Stored data entries:
#####
**src/rtl/pmc_pkg.sv**
```systemverilog
// Package: shared state, clock-source and mode-code definitions for the
// power mode sequencing controller.
package pmc_pkg;
    // Controller states: four steady modes and four transition states.
    typedef enum logic [2:0] {
        PS_DOZE,
        PS_SLEEP,
        PS_XTAL_UP,
        PS_SLOW,
        PS_PLL_UP,
        PS_NORMAL,
        PS_PLL_OFF,
        PS_XTAL_OFF
    } pstate_e;

    // Clock source select codes.
    typedef enum logic [1:0] {
        SRC_LOW  = 2'b00,
        SRC_XTAL = 2'b01,
        SRC_PLL  = 2'b10
    } clksrc_e;

    // Mode codes, used for the request register and for the readback.
    localparam logic [2:0] MODE_SLEEP  = 3'b000;
    localparam logic [2:0] MODE_DOZE   = 3'b001;
    localparam logic [2:0] MODE_SLOW   = 3'b010;
    localparam logic [2:0] MODE_NORMAL = 3'b100;

    // Bit positions the state machine decodes in the request register.
    localparam int BIT_SLOW   = 1;
    localparam int BIT_NORMAL = 2;
endpackage

```
**src/rtl/pmc_mode_reg.sv**
```systemverilog
// Module: holds the software mode request register.
// Assumes: a wake request from the state machine only arrives while the
// system sleeps, and it takes priority over a software write on the same edge.
module pmc_mode_reg
    import pmc_pkg::*;
#(
    parameter int MODE_W = 3
) (
    input  logic              clk,
    input  logic              rst_n,
    input  logic              wr_en,
    input  logic [MODE_W-1:0] wr_data,
    input  logic              wake,
    output logic [MODE_W-1:0] mode_q
);
    // Load a software write; a hardware wake forces the doze code.
    always_ff @(posedge clk) begin
        if (!rst_n)
            mode_q <= MODE_W'(MODE_DOZE);
        else if (wake)
            mode_q <= MODE_W'(MODE_DOZE);
        else if (wr_en)
            mode_q <= wr_data;
    end


    wake_rewrite_chk: assert property (@(posedge clk) disable iff (!rst_n)
        wake |=> (mode_q == MODE_W'(MODE_DOZE)));
endmodule

```
**src/rtl/pmc_xtal_timer.sv**
```systemverilog
// Module: counts the cycles spent in crystal start-up and flags the timeout.
// Assumes: run stays high for the whole start-up state and drops as soon as
// the state is left; XTAL_TMO_CYC is at least 2.
module pmc_xtal_timer #(
    parameter int XTAL_TMO_CYC = 1024
) (
    input  logic clk,
    input  logic rst_n,
    input  logic run,
    output logic tmo
);
    localparam int CW = $clog2(XTAL_TMO_CYC);
    localparam logic [CW-1:0] LAST = CW'(XTAL_TMO_CYC - 1);

    logic [CW-1:0] cnt;

    // Count up while start-up is running; hold at the limit; clear otherwise.
    always_ff @(posedge clk) begin
        if (!rst_n || !run)
            cnt <= '0;
        else if (cnt != LAST)
            cnt <= cnt + 1'b1;
    end

    assign tmo = run && (cnt == LAST);


    no_overflow_chk: assert property (@(posedge clk) disable iff (!rst_n)
        (cnt == LAST) |=> (cnt == LAST) || (cnt == '0));
endmodule

```
**src/rtl/pmc_fsm.sv**
```systemverilog
// Module: mode sequencing state machine.
// Assumes: mode_q is the registered request word; the handshakes
// (xtal_stable, pll_locked) are already synchronous to clk.
module pmc_fsm
    import pmc_pkg::*;
#(
    parameter int MODE_W = 3
) (
    input  logic              clk,
    input  logic              rst_n,
    input  logic [MODE_W-1:0] mode_q,
    input  logic              irq_pend,
    input  logic              cpu_wfi,
    input  logic              xtal_stable,
    input  logic              xtal_tmo,
    input  logic              pll_locked,
    output pstate_e           state,
    output logic              wake
);
    pstate_e nxt;
    logic    want_normal;
    logic    want_slow;

    assign want_normal = mode_q[BIT_NORMAL];
    assign want_slow   = mode_q[BIT_SLOW];
    assign wake        = (state == PS_SLEEP) && irq_pend;

    // Choose the next state from the request bits and the handshakes.
    always_comb begin
        nxt = state;
        case (state)
            PS_SLEEP:    if (irq_pend) nxt = PS_DOZE;
            PS_DOZE: begin
                if (want_normal || want_slow)
                    nxt = PS_XTAL_UP;
                else if ((mode_q == '0) && cpu_wfi)
                    nxt = PS_SLEEP;
            end
            PS_XTAL_UP:  if (xtal_stable || xtal_tmo) nxt = PS_SLOW;
            PS_SLOW: begin
                if (want_normal)
                    nxt = PS_PLL_UP;
                else if (!want_slow)
                    nxt = PS_XTAL_OFF;
            end
            PS_PLL_UP: begin
                if (!want_normal)
                    nxt = PS_SLOW;
                else if (pll_locked)
                    nxt = PS_NORMAL;
            end
            PS_NORMAL:   if (!want_normal) nxt = PS_PLL_OFF;
            PS_PLL_OFF:  nxt = PS_SLOW;
            PS_XTAL_OFF: nxt = PS_DOZE;
            default:     nxt = PS_DOZE;
        endcase
    end

    // State register; reset lands in doze.
    always_ff @(posedge clk) begin
        if (!rst_n)
            state <= PS_DOZE;
        else
            state <= nxt;
    end


    sleep_wake_chk: assert property (@(posedge clk) disable iff (!rst_n)
        (state == PS_SLEEP && irq_pend) |=> (state == PS_DOZE));


    sleep_entry_chk: assert property (@(posedge clk) disable iff (!rst_n)
        ($past(state) == PS_DOZE && state == PS_SLEEP)
            |-> ($past(cpu_wfi) && $past(mode_q) == '0));


    pll_entry_chk: assert property (@(posedge clk) disable iff (!rst_n)
        ($past(state) != PS_NORMAL && state == PS_NORMAL) |-> $past(pll_locked));


    pll_exit_chk: assert property (@(posedge clk) disable iff (!rst_n)
        ($past(state) == PS_NORMAL && state != PS_NORMAL) |-> (state == PS_PLL_OFF));


    slow_exit_chk: assert property (@(posedge clk) disable iff (!rst_n)
        ($past(state) == PS_SLOW && state != PS_SLOW)
            |-> (state == PS_XTAL_OFF || state == PS_PLL_UP));
endmodule

```
**src/rtl/pmc_clk_out.sv**
```systemverilog
// Module: decodes the controller state into clock selects, gates,
// oscillator enables and the mode readback.
// Assumes: pure decode; one shared source select drives the system, CPU
// and controller clock multiplexers.
module pmc_clk_out
    import pmc_pkg::*;
(
    input  pstate_e    state,
    output clksrc_e    sel,
    output logic       clk_en,
    output logic       xtal_on,
    output logic       pll_on,
    output logic       transit,
    output logic [2:0] mode_code
);
    // Map each state to the outputs it drives.
    always_comb begin
        sel       = SRC_LOW;
        clk_en    = 1'b1;
        xtal_on   = 1'b0;
        pll_on    = 1'b0;
        transit   = 1'b0;
        mode_code = MODE_DOZE;
        case (state)
            PS_SLEEP: begin
                clk_en    = 1'b0;
                mode_code = MODE_SLEEP;
            end
            PS_DOZE: ;
            PS_XTAL_UP: begin
                xtal_on = 1'b1;
                transit = 1'b1;
            end
            PS_SLOW: begin
                sel       = SRC_XTAL;
                xtal_on   = 1'b1;
                mode_code = MODE_SLOW;
            end
            PS_PLL_UP: begin
                sel       = SRC_XTAL;
                xtal_on   = 1'b1;
                pll_on    = 1'b1;
                transit   = 1'b1;
                mode_code = MODE_SLOW;
            end
            PS_NORMAL: begin
                sel       = SRC_PLL;
                xtal_on   = 1'b1;
                pll_on    = 1'b1;
                mode_code = MODE_NORMAL;
            end
            PS_PLL_OFF: begin
                sel       = SRC_XTAL;
                xtal_on   = 1'b1;
                pll_on    = 1'b1;
                transit   = 1'b1;
                mode_code = MODE_SLOW;
            end
            PS_XTAL_OFF: begin
                xtal_on = 1'b1;
                transit = 1'b1;
            end
            default: ;
        endcase
    end
endmodule

```
**src/rtl/pwr_mode_ctrl.sv**
```systemverilog
// Module: top of the power mode sequencing controller. Ties together the
// request register, the crystal start-up timer, the state machine and the
// output decode.
// Assumes: all inputs are synchronous to clk; the clock multiplexers and
// gates driven by the outputs are glitch-free and sit outside this block.
module pwr_mode_ctrl
    import pmc_pkg::*;
#(
    parameter int XTAL_TMO_CYC = 1024
) (
    input  logic       clk,
    input  logic       rst_n,
    input  logic       mode_wr_en,
    input  logic [2:0] mode_wr_data,
    input  logic       irq_pend,
    input  logic       cpu_wfi,
    input  logic       xtal_stable,
    input  logic       pll_locked,
    output logic [2:0] mode_reg_q,
    output logic [2:0] mode_now,
    output logic       in_transit,
    output logic       sys_clk_en,
    output logic       cpu_clk_en,
    output logic [1:0] clk_sel,
    output logic       xtal_en,
    output logic       pll_en
);
    localparam int MODE_W = 3;

    pstate_e st;
    clksrc_e sel;
    logic    wake;
    logic    tmo;
    logic    gate_en;

    pmc_mode_reg #(.MODE_W(MODE_W)) u_mode_reg (
        .clk     (clk),
        .rst_n   (rst_n),
        .wr_en   (mode_wr_en),
        .wr_data (mode_wr_data),
        .wake    (wake),
        .mode_q  (mode_reg_q)
    );

    pmc_xtal_timer #(.XTAL_TMO_CYC(XTAL_TMO_CYC)) u_xtal_timer (
        .clk   (clk),
        .rst_n (rst_n),
        .run   (st == PS_XTAL_UP),
        .tmo   (tmo)
    );

    pmc_fsm #(.MODE_W(MODE_W)) u_fsm (
        .clk         (clk),
        .rst_n       (rst_n),
        .mode_q      (mode_reg_q),
        .irq_pend    (irq_pend),
        .cpu_wfi     (cpu_wfi),
        .xtal_stable (xtal_stable),
        .xtal_tmo    (tmo),
        .pll_locked  (pll_locked),
        .state       (st),
        .wake        (wake)
    );

    pmc_clk_out u_clk_out (
        .state     (st),
        .sel       (sel),
        .clk_en    (gate_en),
        .xtal_on   (xtal_en),
        .pll_on    (pll_en),
        .transit   (in_transit),
        .mode_code (mode_now)
    );

    assign clk_sel    = sel;
    assign sys_clk_en = gate_en;
    assign cpu_clk_en = gate_en;


    pll_sel_lock_chk: assert property (@(posedge clk) disable iff (!rst_n)
        (clk_sel == 2'b10) |-> (pll_en && xtal_en));


    gate_src_chk: assert property (@(posedge clk) disable iff (!rst_n)
        (!sys_clk_en) |-> (clk_sel == 2'b00 && !xtal_en && !pll_en));
endmodule

```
#####
### What you will do
Search the records for the word "localparam". Copy each line where it appears.

### Response below
    localparam logic [2:0] MODE_SLEEP  = 3'b000;
    localparam logic [2:0] MODE_DOZE   = 3'b001;
    localparam logic [2:0] MODE_SLOW   = 3'b010;
    localparam logic [2:0] MODE_NORMAL = 3'b100;
    localparam int BIT_SLOW   = 1;
    localparam int BIT_NORMAL = 2;
    localparam int CW = $clog2(XTAL_TMO_CYC);
    localparam logic [CW-1:0] LAST = CW'(XTAL_TMO_CYC - 1);
    localparam int MODE_W = 3;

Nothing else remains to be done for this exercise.